I storm out without a good-bye.
CHAPTER TWENTY-THREE
Keeping an eye on the arrow of the gas meter as it leans dangerously to the left, I drive off the exit ramp and turn in the opposite direction from the hotel.
As daylight thins and fades from pale-gray to carbon, the streets I drive down turn dirtier. Graffiti covers the walls, garbage everywhere. It’s not quite as bad as I remember. In the last decade, there’s been much overhyped urban redevelopment, as the white guys on the news called it. Between the projects and neglected, dilapidated homes, glossy boxes of condos have sprung up like brick-and-glass mushrooms. Buy up now; this area is about to be booming. Smart investment for a savvy young professional.
Back then, it was just an investment for a savvy young drug addict. For which my mom, Valerie Santos, certainly qualified.

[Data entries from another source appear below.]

==> inputs of run a <==
## IOTDF
module IOTDF( clk, rst, in_en, iot_in, fn_sel, busy, valid, iot_out);
input          clk;
input          rst;
input          in_en;
input  [7:0]   iot_in;
input  [2:0]   fn_sel;
output         busy;
output         valid;
output [127:0] iot_out;
localparam ENCRYPT = 1, DECRYPT = 2, CRC_GEN = 3, TOP2MAX = 4, LAST2MIN = 5;
localparam FUNC_LEFT_1 = 0, FUNC_LEFT_2 = 1, FUNC_RIGHT_1 = 2, FUNC_RIGHT_2 = 3, FUNC_KEEP = 4;
reg [3:0]cnt_read_r, cnt_read_w;  
reg [2:0]cnt_round_r, cnt_round_w;  
reg [1:0]start_output_flag_r, start_output_flag_w;  
reg [2:0] fn_sel_r;
wire [2:0]fn_sel_w = fn_sel;
reg [127:0]iot_in_r, iot_in_w;
reg valid_r;
reg [127:0]iot_out1_r, iot_out1_w;
reg [127:0]iot_out2_r, iot_out2_w;
wire [63:0]IP_out;
wire [31:0]IP_out_L, IP_out_R;
wire [63:0]FP_in, FP_out;
wire [31:0]XOR_out, XOR_in1, XOR_in2;
reg [31:0]MUX_out1_63_32, MUX_out1_31_0;
wire [63:0]MUX_out1_127_64;
wire [55:0]MUX_sub_key_gen_in;
reg [2:0]sub_key_gen_func;
wire [55:0]PC1_out;
wire [47:0]KEY;
wire [55:0]KEY_before_PC2_w, KEY_before_PC2_r;  
wire [2:0]CRC_remainder;
reg [10:0]crc_dividend_in;
reg [127:0]crc_iot_out1_w;
reg Is_in_biggerthan_out1_r, Is_in_biggerthan_out1_w;  
reg Is_in_biggerthan_out2_r, Is_in_biggerthan_out2_w;  
wire Is_in_biggerthan_out1_8b, Is_in_biggerthan_out2_8b;  
wire Is_in_equal_out1_8b, Is_in_equal_out2_8b;  
reg [7:0]cmp_in_in, cmp_in_out1, cmp_in_out2;  
assign busy = 0;
assign valid = valid_r; 
assign iot_out = ((fn_sel_r==TOP2MAX || fn_sel_r==LAST2MIN) && cnt_read_r==1)? iot_out1_r:iot_out2_r;  
always@(*)begin
	cnt_read_w = (in_en)?cnt_read_r + 1'b1:cnt_read_r;
end
always@(posedge clk or posedge rst)begin
	if(rst) cnt_read_r <= 0;
	else cnt_read_r <= cnt_read_w;
end
always@(*)begin
	cnt_round_w = (cnt_read_r==15)? cnt_round_r + 1'b1:cnt_round_r;
end
always@(posedge clk or posedge rst)begin
	if(rst) cnt_round_r <= 0;
	else cnt_round_r <= cnt_round_w;
end
always@(*)begin
	if(start_output_flag_r==0 && cnt_read_r==15)start_output_flag_w = 1;
	else if(start_output_flag_r==1 && cnt_read_r==15)start_output_flag_w = 2;
	else start_output_flag_w = start_output_flag_r;
end
always@(posedge clk or posedge rst)begin
	if(rst) start_output_flag_r <= 0;
	else start_output_flag_r <= start_output_flag_w;
end
always@(posedge clk)begin  
	if(rst)begin end
	else fn_sel_r <= fn_sel_w;
end
always@(posedge clk or posedge rst)begin
	if(rst) valid_r <= 1'b0;
  ...
==> flow/config.mk <==
export PLATFORM = sky130hd
export DESIGN_NAME = IOTDF
export DESIGN_NICKNAME = IOTDF
export VERILOG_FILES = /design/flow/design.v
export SDC_FILE = /design/flow/constraint.sdc
export NUM_CORES = 4
export LEC_CHECK = 0
export CAP_MARGIN = 0
export CORE_ASPECT_RATIO = 1.43
export CORE_MARGIN = 6
export CORE_UTILIZATION = 59
export CTS_CLUSTER_DIAMETER = 350
export GPL_TIMING_DRIVEN = 0
export PLACE_DENSITY_LB_ADDON = 0.03
export SLEW_MARGIN = 20
export TNS_END_PERCENT = 70
==> flow/constraint.sdc <==
create_clock -name core_clock -period 8.46 [get_ports {clk}]
set_input_delay 1.6920 -clock core_clock [delete_from_list [all_inputs] [get_ports {clk}]]
set_output_delay 1.6920 -clock core_clock [all_outputs]
set_load 0.01 [all_outputs]
run.sh (not shown) runs the stock make flow with config.mk's settings and CLKGATE_MAP_FILE=.
==> run b: changes against run a <==
CAP_MARGIN = 20   (was 0)
CORE_ASPECT_RATIO = not set   (was 1.43)
CORE_MARGIN = 2   (was 6)
CORE_UTILIZATION = 30   (was 59)
CTS_CLUSTER_DIAMETER = not set   (was 350)
GPL_TIMING_DRIVEN = not set   (was 0)
PLACE_DENSITY_LB_ADDON = not set   (was 0.03)
SETUP_SLACK_MARGIN = 0.1   (was not set)
TNS_END_PERCENT = not set   (was 70)
==> flow/constraint.sdc (replaced) <==
create_clock -name core_clock -period 4.79 [get_ports {clk}]
set_input_delay 0.9580 -clock core_clock [delete_from_list [all_inputs] [get_ports {clk}]]
set_output_delay 0.9580 -clock core_clock [all_outputs]
set_load 0.01 [all_outputs]
==> run c: changes against run a <==
ABC_AREA = 1   (was not set)
CAP_MARGIN = 20   (was 0)
CORE_ASPECT_RATIO = 1.38   (was 1.43)
CORE_MARGIN = 2   (was 6)
CORE_UTILIZATION = 72   (was 59)
CTS_CLUSTER_DIAMETER = 400   (was 350)
CTS_CLUSTER_SIZE = 100   (was not set)
GPL_TIMING_DRIVEN = not set   (was 0)
PLACE_DENSITY = 0.39   (was not set)
PLACE_DENSITY_LB_ADDON = not set   (was 0.03)
SETUP_SLACK_MARGIN = 0.1   (was not set)
TNS_END_PERCENT = 5   (was 70)
==> flow/constraint.sdc (replaced) <==
create_clock -name core_clock -period 1.75 [get_ports {clk}]
set_input_delay 0.3500 -clock core_clock [delete_from_list [all_inputs] [get_ports {clk}]]
set_output_delay 0.3500 -clock core_clock [all_outputs]
set_load 0.01 [all_outputs]
==> run d: changes against run a <==
CAP_MARGIN = 20   (was 0)
CORE_ASPECT_RATIO = not set   (was 1.43)
CORE_MARGIN = 2   (was 6)
CORE_UTILIZATION = 48   (was 59)
CTS_CLUSTER_DIAMETER = not set   (was 350)
GPL_TIMING_DRIVEN = not set   (was 0)
PLACE_DENSITY_LB_ADDON = not set   (was 0.03)
SETUP_SLACK_MARGIN = -0.45   (was not set)
TNS_END_PERCENT = not set   (was 70)
==> flow/constraint.sdc (replaced) <==
create_clock -name core_clock -period 4.85 [get_ports {clk}]
set_input_delay 0.9700 -clock core_clock [delete_from_list [all_inputs] [get_ports {clk}]]
set_output_delay 0.9700 -clock core_clock [all_outputs]
set_load 0.01 [all_outputs]
==> notes <==
- Between run b and run d, the lower via count is in run b (gap about 3.2%, measured against run d).
- Against run d, the non-clock buffer count of run b is higher by 92.
- Of run b and run d, run d has the higher sequential share of layout area (gap 1.9 points).
- Run b completed and failed the layout checks on setup timing. Run a ended with an error in global routing (5_1_grt) with GRT-0116. Run d finished but fails on setup timing. Run c died in detailed placement (3_5_place_dp), error DPL-0033.
- Die area: run c < run a < run d < run b.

As soon as the first echoes of recognition start to go off in my mind, anxiety creeps up, crackling in my fingertips like static. The corner store where I used to shoplift candy bars when I was eight or nine comes into view, still there, still kickin’, same Sharpie-drawn sign in the window. Well, not the same sign but still hand drawn—boasting CIGARETTES WINE BEER LOTTERY. Valerie sent me here for peanut butter, milk cartons, and puffy, cotton-like loaves of plastic-wrapped bread when she wasn’t up for shopping for groceries. After a while, the guy behind the counter started to recognize me and would sell me smokes, “for Val only, little lady.” I remember being so damn proud of myself and sneaking a cigarette or two knowing Val wouldn’t notice the pack was open. None of it seemed abnormal to me. The few other kids I knew lived the same way.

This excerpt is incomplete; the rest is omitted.